Well Mike I think you were wise to leave the comment from William because much of what he says is true. Labour has a big problem along with every other political party in that we are now in the 21st century and all these parties still believe that the old ways of the 20th century is the easiest way of gaining power to rule with jobs and riches for life.Just how many actual party members do any of these political have?Its a tiny tiny proportion of the voting public…now doesn’t that tell you something?..More people don’t bother to vote because they feel that we as a people have moved on and all we really want is people who will represent us honestly,by majority and with NO hidden agenda’s,back handers or lobbyists pulling the strings,I don’t see any evidence that the present government or the Labour party are capable or willing to do just that. Instead of political infighting about who should do what in the Labour party,they should have the courage to change and become the voice of the people.
[…] Dear Ed Miliband, We’re Looking To You To Defend Us From Deplorable Welfare Cuts. […]
Mike I would like to think Labour are being really smart in keeping quiet. If they had said anything, their comment and or policy plans will most definitely been derided and/or twisted around to suit the condemns. We all have to keep even just a sliver of hope that Labour has got something up it’s sleeve. We have got to stop judging today’s leader by the standards of the last, and hope that lessons have been learnt, because each leader has to live through different times of change. Judging Ed Milliband with Tony Blair is wrong, they are different people with individual values and policies.
We should definitely Stop looking at past mistakes and instead look at all the achievements and build on them and make this country great again!!!!
Also Mike I do believe Labour didn’t realise how deadly Atos would become, when they brought them in. They weren’t even a tenth as bad as they grown to become, that is the main crime of this coalition. It was, after all the coalition who changed all of the rules, to our detriment!
( I Hope I am right)!!
This comment is like a breath of fresh air after the pessimism of the last day or so!
That being said, my opinion is that it is past time Labour turned around and said, “We don’t believe in what the Coalition has been doing. We do not accept their claims – either about the state of the country or what is needed to correct our problems.
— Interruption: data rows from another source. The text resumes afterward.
## src/rtl/mm_pkg.sv

```systemverilog
// Package: shared constants, types and helpers for the dot-product unit.
// Assumes byte addressing with 16-bit memory elements, two per register.
package mm_pkg;

    // Memory walk order selected by the top control bit.
    typedef enum logic {
        LAYOUT_ROW = 1'b0,
        LAYOUT_COL = 1'b1
    } layout_e;

    // Byte offset from the element pointer to the word actually read.
    localparam int unsigned ELEM_OFS   = 2;
    // Byte step between elements in row layout.
    localparam int unsigned ROW_STEP   = 4;
    // Shift that turns an element count into a column step (x4).
    localparam int unsigned COL_SHIFT  = 2;

    // Pick the 16-bit element inside a packed register: even = upper half.
    function automatic logic [15:0] pick_half(input logic [31:0] word,
                                              input logic odd);
        return odd ? word[15:0] : word[31:16];
    endfunction

endpackage

```

## src/rtl/mm_seq.sv

```systemverilog
// Module: mm_seq
// Sequencer for one dot-product operation. It accepts a start while idle,
// latches count, layout and base, counts acknowledged elements and
// produces the step, finish and empty strobes that the datapath consumes.
// Assumes ack_i is meaningful only while a request is outstanding.
module mm_seq
    import mm_pkg::*;
#(
    parameter int CNT_W  = 4,
    parameter int RIDX_W = 5
) (
    input  logic              clk,
    input  logic              rst_n,
    input  logic              start_i,
    input  logic [CNT_W-1:0]  cnt_i,
    input  layout_e           mode_i,
    input  logic [RIDX_W-1:0] base_i,
    input  logic              ack_i,
    output logic              accept_o,
    output logic              step_o,
    output logic              fin_o,
    output logic              empty_o,
    output logic              busy_o,
    output logic              done_o,
    output logic [CNT_W-1:0]  idx_o,
    output logic [CNT_W-1:0]  cnt_o,
    output layout_e           mode_o,
    output logic [RIDX_W-1:0] base_o
);

    logic              busy_q;
    logic              done_q;
    logic [CNT_W-1:0]  idx_q;
    logic [CNT_W-1:0]  cnt_q;
    layout_e           mode_q;
    logic [RIDX_W-1:0] base_q;
    logic              last_elem;

    // Decode the per-cycle strobes from the current state and inputs.
    always_comb begin
        accept_o  = start_i && !busy_q;
        step_o    = busy_q && ack_i;
        last_elem = (idx_q == (cnt_q - CNT_W'(1)));
        fin_o     = step_o && last_elem;
        empty_o   = accept_o && (cnt_i == '0);
    end

    // Busy/done control and element counter.
    always_ff @(posedge clk) begin
        if (!rst_n) begin
            busy_q <= 1'b0;
            done_q <= 1'b0;
            idx_q  <= '0;
        end else begin
            done_q <= fin_o || empty_o;
            if (accept_o) begin
                busy_q <= (cnt_i != '0);
                idx_q  <= '0;
            end else if (step_o) begin
                idx_q <= idx_q + CNT_W'(1);
                if (last_elem) begin
                    busy_q <= 1'b0;
                end
            end
        end
    end

    // Operand capture, only when a start is accepted.
    always_ff @(posedge clk) begin
        if (!rst_n) begin
            cnt_q  <= '0;
            mode_q <= LAYOUT_ROW;
            base_q <= '0;
        end else if (accept_o) begin
            cnt_q  <= cnt_i;
            mode_q <= mode_i;
            base_q <= base_i;
        end
    end

    assign busy_o = busy_q;
    assign done_o = done_q;
    assign idx_o  = idx_q;
    assign cnt_o  = cnt_q;
    assign mode_o = mode_q;
    assign base_o = base_q;

    // a nonzero-count start makes the unit busy on the next cycle.
    p_busy_rise_r7: assert property (@(posedge clk) disable iff (!rst_n)
        (accept_o && cnt_i != '0) |=> busy_q);

    // the done pulse never coincides with busy.
    p_done_idle_r7: assert property (@(posedge clk) disable iff (!rst_n)
        done_q |-> !busy_q);

    // latched operands stay put while an operation runs.
    p_ignore_start_r10: assert property (@(posedge clk) disable iff (!rst_n)
        busy_q |=> ($stable(cnt_q) && $stable(base_q) && $stable(mode_q)));

    // the element index never reaches the latched count while busy.
    p_idx_bound_r2: assert property (@(posedge clk) disable iff (!rst_n)
        busy_q |-> (idx_q < cnt_q));

endmodule

```

## src/rtl/mm_addr.sv

```systemverilog
// Module: mm_addr
// Element pointer for the memory stream. It loads the start pointer,
// fixes the per-element step from layout and count at load time, and
// advances once per acknowledged element. The read address is pointer + 2.
// Assumes load_i and step_i are never high together.
module mm_addr
    import mm_pkg::*;
#(
    parameter int ADDR_W = 24,
    parameter int CNT_W  = 4
) (
    input  logic              clk,
    input  logic              rst_n,
    input  logic              load_i,
    input  logic              step_i,
    input  logic              busy_i,
    input  logic [ADDR_W-1:0] ptr_i,
    input  logic [CNT_W-1:0]  cnt_i,
    input  layout_e           mode_i,
    output logic [ADDR_W-1:0] addr_o
);

    logic [ADDR_W-1:0] ptr_q;
    logic [ADDR_W-1:0] stride_q;
    logic [ADDR_W-1:0] stride_d;

    // Per-element step chosen by the layout.
    always_comb begin
        if (mode_i == LAYOUT_COL) begin
            stride_d = ADDR_W'(cnt_i) << COL_SHIFT;
        end else begin
            stride_d = ADDR_W'(ROW_STEP);
        end
    end

    // Pointer and step registers.
    always_ff @(posedge clk) begin
        if (!rst_n) begin
            ptr_q    <= '0;
            stride_q <= '0;
        end else if (load_i) begin
            ptr_q    <= ptr_i;
            stride_q <= stride_d;
        end else if (step_i) begin
            ptr_q <= ptr_q + stride_q;
        end
    end

    assign addr_o = ptr_q + ADDR_W'(ELEM_OFS);

    // each consumed element moves the pointer by exactly one step.
    p_stride_r5: assert property (@(posedge clk) disable iff (!rst_n)
        step_i |=> (ptr_q == $past(ptr_q) + $past(stride_q)));

    // the pointer is held while a request waits for its acknowledge.
    p_addr_hold_r4: assert property (@(posedge clk) disable iff (!rst_n)
        (busy_i && !step_i) |=> $stable(ptr_q));

endmodule

```

## src/rtl/mm_acc.sv

```systemverilog
// Module: mm_acc
// Multiply-accumulate datapath. It selects the register half for the
// current element, forms a signed 16x16 product with the memory word and
// adds it to a 32-bit accumulator. On finish it publishes the total and
// its flags; an empty operation publishes zero.
// Assumes clear_i and step_i are never high together.
module mm_acc
    import mm_pkg::*;
#(
    parameter int DATA_W = 32,
    parameter int HALF_W = DATA_W / 2
) (
    input  logic              clk,
    input  logic              rst_n,
    input  logic              clear_i,
    input  logic              step_i,
    input  logic              fin_i,
    input  logic              empty_i,
    input  logic              odd_i,
    input  logic [DATA_W-1:0] rf_data_i,
    input  logic [HALF_W-1:0] mem_data_i,
    output logic [DATA_W-1:0] result_o,
    output logic              flag_z_o,
    output logic              flag_n_o
);

    logic signed [HALF_W-1:0] reg_elem;
    logic signed [HALF_W-1:0] mem_elem;
    logic signed [DATA_W-1:0] prod;
    logic        [DATA_W-1:0] sum;
    logic        [DATA_W-1:0] acc_q;
    logic        [DATA_W-1:0] result_q;
    logic                     z_q;
    logic                     n_q;

    // Operand selection, signed product and running sum.
    always_comb begin
        reg_elem = pick_half(rf_data_i, odd_i);
        mem_elem = mem_data_i;
        prod     = DATA_W'(reg_elem) * DATA_W'(mem_elem);
        sum      = acc_q + prod;
    end

    // Running accumulator.
    always_ff @(posedge clk) begin
        if (!rst_n) begin
            acc_q <= '0;
        end else if (clear_i) begin
            acc_q <= '0;
        end else if (step_i) begin
            acc_q <= sum;
        end
    end

    // Published result and flags.
    always_ff @(posedge clk) begin
        if (!rst_n) begin
            result_q <= '0;
            z_q      <= 1'b0;
            n_q      <= 1'b0;
        end else if (empty_i) begin
            result_q <= '0;
            z_q      <= 1'b1;
            n_q      <= 1'b0;
        end else if (fin_i) begin
            result_q <= sum;
            z_q      <= (sum == '0);
            n_q      <= sum[DATA_W-1];
        end
    end

    assign result_o = result_q;
    assign flag_z_o = z_q;
    assign flag_n_o = n_q;

    // a new operation starts from a zero total.
    p_clear_r6: assert property (@(posedge clk) disable iff (!rst_n)
        clear_i |=> (acc_q == '0));

    // each non-final element adds exactly its product.
    p_accum_r6: assert property (@(posedge clk) disable iff (!rst_n)
        (step_i && !fin_i) |=> (acc_q == $past(acc_q) + $past(prod)));

    // the result and flags hold between completions.
    p_hold_r8: assert property (@(posedge clk) disable iff (!rst_n)
        !(fin_i || empty_i) |=> ($stable(result_q) && $stable(z_q) && $stable(n_q)));

    // an empty operation reports zero with the zero flag set.
    p_empty_r9: assert property (@(posedge clk) disable iff (!rst_n)
        empty_i |=> (result_q == '0 && z_q && !n_q));

endmodule

```

## src/rtl/mm_dot_unit.sv

```systemverilog
// Module: mm_dot_unit (top)
// Sequential dot product of packed register elements with 16-bit memory
// words. It ties the sequencer, the pointer and the accumulator together
// and forms the register index base + (element >> 1).
// Assumes a combinational register read port and a memory port that
// returns data in the cycle it acknowledges.
module mm_dot_unit
    import mm_pkg::*;
#(
    parameter int DATA_W = 32,
    parameter int ADDR_W = 24,
    parameter int CNT_W  = 4,
    parameter int RIDX_W = 5,
    localparam int HALF_W = DATA_W / 2,
    localparam int CTRL_W = CNT_W + 1
) (
    input  logic              clk,
    input  logic              rst_n,
    input  logic              start_i,
    input  logic [CTRL_W-1:0] ctrl_i,
    input  logic [ADDR_W-1:0] ptr_i,
    input  logic [RIDX_W-1:0] base_i,
    output logic              mem_req_o,
    output logic [ADDR_W-1:0] mem_addr_o,
    input  logic              mem_ack_i,
    input  logic [HALF_W-1:0] mem_rdata_i,
    output logic [RIDX_W-1:0] rf_idx_o,
    input  logic [DATA_W-1:0] rf_data_i,
    output logic              busy_o,
    output logic              done_o,
    output logic [DATA_W-1:0] result_o,
    output logic              flag_z_o,
    output logic              flag_n_o
);

    logic              accept;
    logic              step;
    logic              fin;
    logic              empty;
    logic              busy;
    logic [CNT_W-1:0]  idx;
    logic [CNT_W-1:0]  cnt_q;
    layout_e           mode_q;
    logic [RIDX_W-1:0] base_q;
    layout_e           mode_in;

    assign mode_in = layout_e'(ctrl_i[CNT_W]);

    mm_seq #(.CNT_W(CNT_W), .RIDX_W(RIDX_W)) u_seq (
        .clk      (clk),
        .rst_n    (rst_n),
        .start_i  (start_i),
        .cnt_i    (ctrl_i[CNT_W-1:0]),
        .mode_i   (mode_in),
        .base_i   (base_i),
        .ack_i    (mem_ack_i),
        .accept_o (accept),
        .step_o   (step),
        .fin_o    (fin),
        .empty_o  (empty),
        .busy_o   (busy),
        .done_o   (done_o),
        .idx_o    (idx),
        .cnt_o    (cnt_q),
        .mode_o   (mode_q),
        .base_o   (base_q)
    );

    mm_addr #(.ADDR_W(ADDR_W), .CNT_W(CNT_W)) u_addr (
        .clk    (clk),
        .rst_n  (rst_n),
        .load_i (accept),
        .step_i (step),
        .busy_i (busy),
        .ptr_i  (ptr_i),
        .cnt_i  (ctrl_i[CNT_W-1:0]),
        .mode_i (mode_in),
        .addr_o (mem_addr_o)
    );

    mm_acc #(.DATA_W(DATA_W)) u_acc (
        .clk        (clk),
        .rst_n      (rst_n),
        .clear_i    (accept),
        .step_i     (step),
        .fin_i      (fin),
        .empty_i    (empty),
        .odd_i      (idx[0]),
        .rf_data_i  (rf_data_i),
        .mem_data_i (mem_rdata_i),
        .result_o   (result_o),
        .flag_z_o   (flag_z_o),
        .flag_n_o   (flag_n_o)
    );

    // Register index for the current element: two elements per register.
    always_comb begin
        rf_idx_o = base_q + RIDX_W'(idx >> 1);
    end

    assign mem_req_o = busy;
    assign busy_o    = busy;

    // the register index moves only when an element is consumed or a start loads.
    p_idx_hold_r3: assert property (@(posedge clk) disable iff (!rst_n)
        (busy && !step) |=> $stable(rf_idx_o));

    // an empty operation never raises a request.
    p_no_req_empty_r9: assert property (@(posedge clk) disable iff (!rst_n)
        empty |=> !mem_req_o);

    // with no request pending, an acknowledge leaves the running total alone.
    p_stray_ack_r11: assert property (@(posedge clk) disable iff (!rst_n)
        (!busy && !accept) |=> $stable(result_o));

endmodule

```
We say the problem is different. We say we have the answers. And we say we can sort it all out.”
Come out in a muscular way like that, and Labour might have a chance. Anything else is weakness.
Way past time. Like four years past time.
I have been saying this for weeks if not months now
http://hereendeththeepiblog.blogspot.co.uk/
Thank you for your kind words Mike I didn’t mean any trouble, I have good days and bad days and I am completely alone trying to get through.
I don’t think Milliband knows what he is doing, even my MP doesn’t know where he is going. What we need is a Labour leader with courage, conviction and above all Imagination. I think?
By the way, a little off topic, but I haven’t heard anything of IDS aka RTU in a few weeks, I wonder why? cue the evil thoughts!!!!
He’s talking up the changes to pensions that George Osborne mentioned in his budget speech.
I think people make comments that are more and more provocative in the hope that someone will eventually respond. If Labour want to challenge the Coalition on welfare, but avoid directly challenging ‘popular’ polices, then they should focus on asking the government about the ‘number of deaths’ question. If they kept asking that question then people (even Sky News) would be forced to explain to viewers what it was all about.